The Problem – Binning for Length Frequency Histograms

Fisheries scientists often make histograms of fish lengths. For example, the code below uses hist() (actually hist.formula()) from the FSA package to construct a histogram of total lengths for Chinook Salmon from Argentinian waters.

hist(~tl,data=ChinookArg,xlab="Total Length (cm)")

plot of chunk wHistDefault

The default bins for these histograms are rarely what the fisheries scientist desires. For example, the 10-cm wide bins shown above resulted in a histogram that lacked detail. Thus, the fisheries scientist may want to construct a histogram with 5-cm wide bins to reveal more detail.

As described in the Introductory Fisheries Analysis with R book, specific bin widths may be created by creating a sequence of numbers that represent the lower values of each bin. This sequence is most easily created with seq() which takes the minimum value, the maximum value, and a step value (which will be the bin width) as its three arguments. For example, the following constructs a histogram with 5-cm bin widths.

hist(~tl,data=ChinookArg,xlab="Total Length (cm)",breaks=seq(15,125,5))

plot of chunk wHistSeq

Definining a sequence for bins is flexible, but it requires the user to identify the minimum and maximum value in the data. This is inefficient because it requires additional code or, more usually, constructing the plot once without any breaks=. In addition, the breaks are then “hard-wired” which de-generalizes the code and leads to more inefficiency.

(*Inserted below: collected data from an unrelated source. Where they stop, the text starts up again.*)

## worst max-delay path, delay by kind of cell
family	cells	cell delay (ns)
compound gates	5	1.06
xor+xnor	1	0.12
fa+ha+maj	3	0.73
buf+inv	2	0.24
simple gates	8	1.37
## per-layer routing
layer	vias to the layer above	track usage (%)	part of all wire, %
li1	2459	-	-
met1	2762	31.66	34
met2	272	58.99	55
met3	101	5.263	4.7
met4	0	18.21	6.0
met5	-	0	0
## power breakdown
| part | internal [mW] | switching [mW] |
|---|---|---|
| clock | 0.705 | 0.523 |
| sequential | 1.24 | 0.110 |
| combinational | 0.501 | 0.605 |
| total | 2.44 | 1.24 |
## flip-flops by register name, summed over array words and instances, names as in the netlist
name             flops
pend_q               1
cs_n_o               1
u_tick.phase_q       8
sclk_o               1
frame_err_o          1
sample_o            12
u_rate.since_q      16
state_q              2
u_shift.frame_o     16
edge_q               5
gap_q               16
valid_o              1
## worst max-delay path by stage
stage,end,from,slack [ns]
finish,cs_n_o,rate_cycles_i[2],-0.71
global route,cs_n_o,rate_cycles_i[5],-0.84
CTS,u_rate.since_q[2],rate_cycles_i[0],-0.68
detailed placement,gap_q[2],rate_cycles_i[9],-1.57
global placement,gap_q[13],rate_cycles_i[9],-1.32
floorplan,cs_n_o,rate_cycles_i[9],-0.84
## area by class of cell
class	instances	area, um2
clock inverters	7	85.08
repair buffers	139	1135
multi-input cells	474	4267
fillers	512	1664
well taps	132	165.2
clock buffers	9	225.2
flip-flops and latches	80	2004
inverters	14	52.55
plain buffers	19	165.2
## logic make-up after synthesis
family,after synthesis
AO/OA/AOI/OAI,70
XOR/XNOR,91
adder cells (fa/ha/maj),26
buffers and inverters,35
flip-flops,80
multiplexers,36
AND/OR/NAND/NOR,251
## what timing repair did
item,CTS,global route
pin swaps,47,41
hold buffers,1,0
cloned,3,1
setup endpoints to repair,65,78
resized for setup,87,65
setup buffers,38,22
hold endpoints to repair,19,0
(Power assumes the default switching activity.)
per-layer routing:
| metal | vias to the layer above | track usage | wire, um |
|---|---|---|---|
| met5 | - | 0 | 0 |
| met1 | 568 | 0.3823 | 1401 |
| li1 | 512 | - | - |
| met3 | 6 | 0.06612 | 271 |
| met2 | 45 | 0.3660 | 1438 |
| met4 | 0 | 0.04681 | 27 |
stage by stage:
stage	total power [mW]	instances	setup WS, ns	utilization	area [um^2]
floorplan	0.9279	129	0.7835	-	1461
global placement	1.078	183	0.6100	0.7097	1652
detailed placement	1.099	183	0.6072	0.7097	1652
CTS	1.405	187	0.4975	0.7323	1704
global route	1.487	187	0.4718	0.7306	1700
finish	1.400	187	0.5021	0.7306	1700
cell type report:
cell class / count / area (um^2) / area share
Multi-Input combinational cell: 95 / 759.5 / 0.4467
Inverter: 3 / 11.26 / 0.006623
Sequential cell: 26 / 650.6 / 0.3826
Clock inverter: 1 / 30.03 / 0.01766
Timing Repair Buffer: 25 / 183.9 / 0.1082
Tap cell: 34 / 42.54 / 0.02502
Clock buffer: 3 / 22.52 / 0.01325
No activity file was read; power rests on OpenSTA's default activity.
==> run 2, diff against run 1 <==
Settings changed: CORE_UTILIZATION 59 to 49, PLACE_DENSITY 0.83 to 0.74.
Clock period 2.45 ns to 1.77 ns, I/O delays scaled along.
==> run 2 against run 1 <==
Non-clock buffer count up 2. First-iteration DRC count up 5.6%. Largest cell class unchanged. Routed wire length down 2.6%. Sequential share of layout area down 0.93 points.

As an example, imagine having a markdown template that will be used to construct a length frequency histogram for Chinook Salmon. Suppose that this template will be used to construct histograms for Chinook Salmon from different water bodies, years, etc. Chances are that you will always want 5-cm breaks for these histograms. However, with the hard-wired breaks described above, the user (you!) may have to change the first two values in seq() to reflect the minimum and maximum values for each current data.frame.1

Solution – A Bin Width Argument for hist.formula()

To solve this problem, I have introduced the w= argument to hist.formula() in FSA that “smartly” sets the width of bins to be used in the histogram. The “smart” part is that the starting bin will be chosen based on the minimum observed value in the data and the value of w=. For example if the minimum observed value is 16 cm, then the starting bin will be 15 if w=5, 10 if w=10, and 0 if w=25.

For example, the same histogram constructed above with seq() is constructed below with w=.

hist(~tl,data=ChinookArg,xlab="Total Length (cm)",w=5)

plot of chunk wHistw

This works well in a template because you only need to decide what bin width you desire and don’t have to find the minimum and maximum values.

Extension – Also Works with Muliple Histograms

The w= argument also works when multiple histograms are constructed.

hist(tl~loc,data=ChinookArg,xlab="Total Length (cm)",w=5)

plot of chunk wHistwMult

Final Note

The hist.formula() with w= is currently in the development version of FSA package on GitHub (i.e., it is not available in v0.8.5 that is currently on CRAN). Please let me know what you think of this addition.

  1. You could use the results from min() and max() in the seq(), but that is cumbersome code.